Für Wolf als Bordeaux-Liebhaber habe ich meine erste von drei Flaschen 1996er Pichon – Comtesse eingepackt, weil wir uns im Weinforum dazu ausgetauscht hatten und er signalisiert hatte, dass er gern von dieser Flasche probieren würde… Er selbst stellt einen 1998er Ducru .- Beaucaillou dazu und wir haben noch Reste von zwei auf der Burg Rabenstein geöffneten Weinen, mit denen wir beginnen.
Zunächst ein 2010er Gaubanca Rosat vom Celler Pahí, der dann sogar Wolf begeistern kann – obwohl weder Rosé noch Priorat seine bevorzugten Baustellen sind. Der rote Château Masburel 2005 dann schon eher, denn das trifft schon den Geschmack von Bordeaux-Freunden. Man hätte auch mit Weinen auf diesem Niveau einen durchaus vergnüglichen Weinabend gehabt, aber man soll die Feste feiern…

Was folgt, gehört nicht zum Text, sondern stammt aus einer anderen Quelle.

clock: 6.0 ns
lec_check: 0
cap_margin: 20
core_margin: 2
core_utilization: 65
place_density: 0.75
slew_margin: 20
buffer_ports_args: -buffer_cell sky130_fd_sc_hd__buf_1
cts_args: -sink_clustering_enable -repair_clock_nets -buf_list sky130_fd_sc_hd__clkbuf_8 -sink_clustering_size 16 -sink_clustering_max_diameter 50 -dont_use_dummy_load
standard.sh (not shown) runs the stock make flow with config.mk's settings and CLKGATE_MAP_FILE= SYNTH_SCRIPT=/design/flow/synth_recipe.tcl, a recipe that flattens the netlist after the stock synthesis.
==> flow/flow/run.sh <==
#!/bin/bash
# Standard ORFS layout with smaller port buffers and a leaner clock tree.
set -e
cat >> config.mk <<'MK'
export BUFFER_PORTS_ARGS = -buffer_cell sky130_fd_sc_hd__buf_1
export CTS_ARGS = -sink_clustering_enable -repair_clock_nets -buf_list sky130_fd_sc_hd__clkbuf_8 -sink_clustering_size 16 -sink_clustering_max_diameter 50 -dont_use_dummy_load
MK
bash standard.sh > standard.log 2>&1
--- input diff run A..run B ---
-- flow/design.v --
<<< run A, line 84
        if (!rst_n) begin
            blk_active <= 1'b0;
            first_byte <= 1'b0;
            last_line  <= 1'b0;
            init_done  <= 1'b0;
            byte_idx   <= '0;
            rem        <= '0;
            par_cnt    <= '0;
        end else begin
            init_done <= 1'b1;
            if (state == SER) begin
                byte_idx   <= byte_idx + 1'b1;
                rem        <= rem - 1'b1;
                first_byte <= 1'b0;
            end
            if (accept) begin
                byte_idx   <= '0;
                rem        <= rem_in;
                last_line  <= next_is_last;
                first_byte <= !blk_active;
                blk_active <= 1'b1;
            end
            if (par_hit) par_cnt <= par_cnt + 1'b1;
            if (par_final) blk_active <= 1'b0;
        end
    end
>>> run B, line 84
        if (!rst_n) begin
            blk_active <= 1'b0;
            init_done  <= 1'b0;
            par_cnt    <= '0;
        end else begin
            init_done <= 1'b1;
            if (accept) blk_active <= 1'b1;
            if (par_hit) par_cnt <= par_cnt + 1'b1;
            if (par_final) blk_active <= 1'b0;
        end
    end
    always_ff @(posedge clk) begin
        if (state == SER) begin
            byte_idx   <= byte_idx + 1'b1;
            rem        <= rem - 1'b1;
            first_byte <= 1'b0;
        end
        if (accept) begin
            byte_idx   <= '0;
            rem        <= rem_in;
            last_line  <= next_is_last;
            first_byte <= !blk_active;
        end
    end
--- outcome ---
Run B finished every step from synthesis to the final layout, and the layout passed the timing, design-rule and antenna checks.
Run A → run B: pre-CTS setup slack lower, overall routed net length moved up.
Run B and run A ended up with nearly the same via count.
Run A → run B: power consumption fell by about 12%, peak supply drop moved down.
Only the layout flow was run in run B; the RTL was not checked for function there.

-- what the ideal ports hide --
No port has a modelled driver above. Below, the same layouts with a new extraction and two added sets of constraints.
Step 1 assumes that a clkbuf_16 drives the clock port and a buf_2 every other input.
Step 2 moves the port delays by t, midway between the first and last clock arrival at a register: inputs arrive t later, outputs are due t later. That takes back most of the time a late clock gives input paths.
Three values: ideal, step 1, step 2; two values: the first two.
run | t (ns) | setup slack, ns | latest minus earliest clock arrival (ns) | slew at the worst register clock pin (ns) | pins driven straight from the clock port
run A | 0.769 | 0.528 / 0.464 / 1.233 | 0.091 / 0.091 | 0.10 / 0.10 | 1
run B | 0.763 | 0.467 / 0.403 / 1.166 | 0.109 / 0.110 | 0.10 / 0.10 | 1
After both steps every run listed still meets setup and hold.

Und die beiden Superseconds machten ihrem Namen schon alle Ehre. Der 1998er Ducru Beaucaillou brauchte ein wenig Zeit, um so langsam aber sicher ins Rollen zu kommen.Ein exzellenter bis großer Bordeaux – Wein, wie ich sie leider nicht immer in meinem Glas vorfinde.
Ganz weit oben dann aber die 1996er Pichon Comtesse – ein durchaus würdiger Wein zum Abschluss einer solchen Woche und so ziemlich mit das Größte, was ich bislang aus Bordeaux hatte. Einer der ganz seltenen Weine aus dieser Region, wo ich auch begeistert Weltklassewein rufe. Sicher gibt es davon einige, aber eben unbezahlbar und dafür auch nicht unbedingt in meinem Keller zu finden.

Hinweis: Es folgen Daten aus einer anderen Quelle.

This design comes from an exercise in tuning for small area on the open sky130 flow, not from production work.
The RTL was checked by simulation tests, not by an equivalence proof against the original design.
Power and IR drop assume default switching activity.

File: design/flow/config.mk
export PLATFORM = sky130hd
export DESIGN_NAME = map_loader
export DESIGN_NICKNAME = map_loader
export VERILOG_FILES = /design/flow/design.v
export SDC_FILE = /design/flow/constraint.sdc
export NUM_CORES = 4
export LEC_CHECK = 0
export CAP_MARGIN = 20
export CORE_MARGIN = 2
export CORE_UTILIZATION = 40
export SLEW_MARGIN = 20
File: design/flow/design.v
module map_loader #(
   parameter int LANES = 5,
   parameter int ROWS  = 100
) (
   input  logic        clk_i,
   input  logic        rst_n_i,
   input  logic        start_i,
   input  logic        in_valid_i,
   output logic        in_ready_o,
   input  logic [2:0]  in_cell_i,
   input  logic        in_last_i,
   output logic        busy_o,
   output logic        done_o,
   output logic        err_o,
   output logic        map_valid_o,
   output logic [10:0] len_o,
   input  logic [2:0]  rd_x_i,
   input  logic [6:0]  rd_y_i,
   output logic [2:0]  rd_state_o,
   output logic [11:0] rd_rgb_o
);
   localparam int CELLS = LANES * ROWS;
   localparam int AW    = $clog2(CELLS);
   typedef enum logic [1:0] {S_IDLE, S_CLEAR, S_LOAD, S_DONE} state_t;
   state_t          state_q;
   logic [2:0]      x_q;
   logic [6:0]      y_q;
   logic [AW-1:0]   clr_q;
   logic            in_ready_q;
   logic            busy_q;
   logic            done_q;
   logic            err_q;
   logic            map_valid_q;
   logic [10:0]     len_q;
   logic [2:0]      rd_state_q;
   logic [11:0]     rd_rgb_q;
   logic [1:0]      mem_q [CELLS];    
   logic            accept_d;
   logic            last_slot_d;
   logic            wr_en_d;
   logic [AW-1:0]   wr_addr_d;
   logic [2:0]      wr_data_d;
   logic            rd_in_range_d;
   logic [AW-1:0]   rd_addr_d;
   function automatic logic [11:0] rgb_of(input logic [2:0] code);
      case (code)
         3'd1:    rgb_of = 12'hF00;
         3'd2:    rgb_of = 12'hFF0;
         default: rgb_of = 12'h000;
      endcase
   endfunction
   assign accept_d      = in_valid_i && in_ready_q;
   assign last_slot_d   = (x_q == 3'(LANES - 1)) && (y_q == 7'(ROWS - 1));
   assign rd_in_range_d = (int'(rd_x_i) < LANES) && (int'(rd_y_i) < ROWS);
   assign rd_addr_d     = rd_in_range_d ? AW'(int'(rd_y_i) * LANES + int'(rd_x_i)) : '0;
   always_comb begin
      wr_en_d   = 1'b0;
      wr_addr_d = clr_q;
      wr_data_d = 3'd0;
      if (state_q == S_CLEAR) begin
         wr_en_d = 1'b1;
      end else if (accept_d) begin
         wr_en_d   = 1'b1;
         wr_addr_d = AW'(int'(y_q) * LANES + int'(x_q));
         wr_data_d = (in_cell_i > 3'd2) ? 3'd0 : in_cell_i;
      end else begin
         wr_en_d = 1'b0;
      end
   end
   always_ff @(posedge clk_i) begin
      if (wr_en_d) begin
         mem_q[wr_addr_d] <= wr_data_d[1:0];
      end
   end
   always_ff @(posedge clk_i) begin
      if (!rst_n_i) begin
         state_q     <= S_IDLE;
         x_q         <= 3'd0;
         y_q         <= 7'd0;
         clr_q       <= '0;
         in_ready_q  <= 1'b0;
         busy_q      <= 1'b0;
         done_q      <= 1'b0;
         err_q       <= 1'b0;
         map_valid_q <= 1'b0;
         len_q       <= 11'd0;
         rd_state_q  <= 3'd0;
         rd_rgb_q    <= 12'h000;
      end else begin
         done_q <= 1'b0;
         if (map_valid_q && rd_in_range_d) begin
            rd_state_q <= {1'b0, mem_q[rd_addr_d]};
            rd_rgb_q   <= rgb_of({1'b0, mem_q[rd_addr_d]});
         end else begin
            rd_state_q <= 3'd0;
            rd_rgb_q   <= 12'h000;
         end
         case (state_q)
            S_IDLE, S_DONE: begin
               if (start_i) begin
                  state_q     <= S_CLEAR;
                  busy_q      <= 1'b1;
                  err_q       <= 1'b0;
                  map_valid_q <= 1'b0;
                  clr_q       <= '0;
                  x_q         <= 3'd0;
                  y_q         <= 7'd0;
               end
            end
            S_CLEAR: begin
               if (clr_q == AW'(CELLS - 1)) begin
                  state_q    <= S_LOAD;
                  in_ready_q <= 1'b1;
               end else begin
                  clr_q <= clr_q + 1'b1;
               end
            end
            S_LOAD: begin
               if (accept_d) begin
                  if (in_cell_i > 3'd2) begin
                     err_q <= 1'b1;
                  end
                  if (in_last_i || last_slot_d) begin
                     if (in_last_i) begin
                        len_q <= 11'(y_q) + 11'd1;
                     end else begin
                        len_q <= 11'(ROWS);
                        err_q <= 1'b1;
                     end
                     state_q     <= S_DONE;
                     in_ready_q  <= 1'b0;
                     busy_q      <= 1'b0;
                     done_q      <= 1'b1;
                     map_valid_q <= 1'b1;
                  end else if (x_q == 3'(LANES - 1)) begin
                     x_q <= 3'd0;
                     y_q <= y_q + 7'd1;
                  end else begin
                     x_q <= x_q + 3'd1;
                  end
               end
            end
            default: begin
               state_q <= S_IDLE;
            end
         endcase
      end
   end
   assign in_ready_o  = in_ready_q;
   assign busy_o      = busy_q;
   assign done_o      = done_q;
   assign err_o       = err_q;
   assign map_valid_o = map_valid_q;
   assign len_o       = len_q;
   assign rd_state_o  = rd_state_q;
   assign rd_rgb_o    = rd_rgb_q;
endmodule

Jaume strahlt über das gesamte Gesicht.
Auf die Entscheidung hin „Ausschlafen oder Wecker und Berlin angucken?“ kommt dann seinerseits doch „Ausschlafen“. Und so handhaben wir es dann auch, ich muss nur mal raus, eine Münze in den Parkautomaten werfen, damit ich keine böse, unliebsame Überraschung vorfinde, aber auch ich gebe dann noch ein paar Minuten Dösen drauf.
Nach dem Frühstück haben wir dennoch Zeit für ein ganz klein wenig Berlin. Das Auto steht kostenlos im Tiergarten und Jaume stimmt mir zu, als ich sage, das Berlin hier für mich am Schönsten ist. Den Reichstag lassen wir links liegen, durch das Brandenbuger Tor marschieren wir ein, beobachten die Straßengaukler in verschiedenen Uniformen, die ausländischen Touristen und Schulkindern ihre Sicht auf neuere Berliner Geschichte beibringen, Jaume braucht ein paar typische Berliner Souveniers für seine Kinder und es wäre schön, noch vor dem Abflug etwas zu essen.
Natürlich fehlt uns die Zeit, irgendwo einzukehren, wo man erst auf die Speisenkarte warten muss.
Eine einfache Berliner Straßenboulette oder Currywurst wär auch nicht das Richtige bei der Kälte und dem Anlass – und durch Zufall stoßen wir auf Lindner-Esskultur in der Friedrichstrasse.
Hier gibt es verschiedene durchaus hochwertige und gut gemachte Imbiss Köstlichkeiten. Wir lassen uns ein Mandelknusperschnitzel, einen Süßkartoffeltaler und einen Salat mit roten Linsen, Apfel und Hähnchenbrust auf die Teller packen – witzigerweise bezahlen wir hier alles nach Gewicht – und ich hätte nicht gedacht, dass wir es zum Schluss doch noch mal so gut schmecken lassen können…
Der Rest ist Geschichte – die Fahrt zum Flughafen, der herzliche Abschied und das Nach-Hause -Kommen für uns beide…
Was bleibt, sind unzählig schöne Erinnerungen an eine intensive wie tolle gemeinsame Woche, an Begegnungen mit vielen Weinfreunden und jeder Menge großer Weine auf den Tischen. Und eine Freundschaft, die nun durch eine derartige schöne gemeinsame Woche umso fester ist.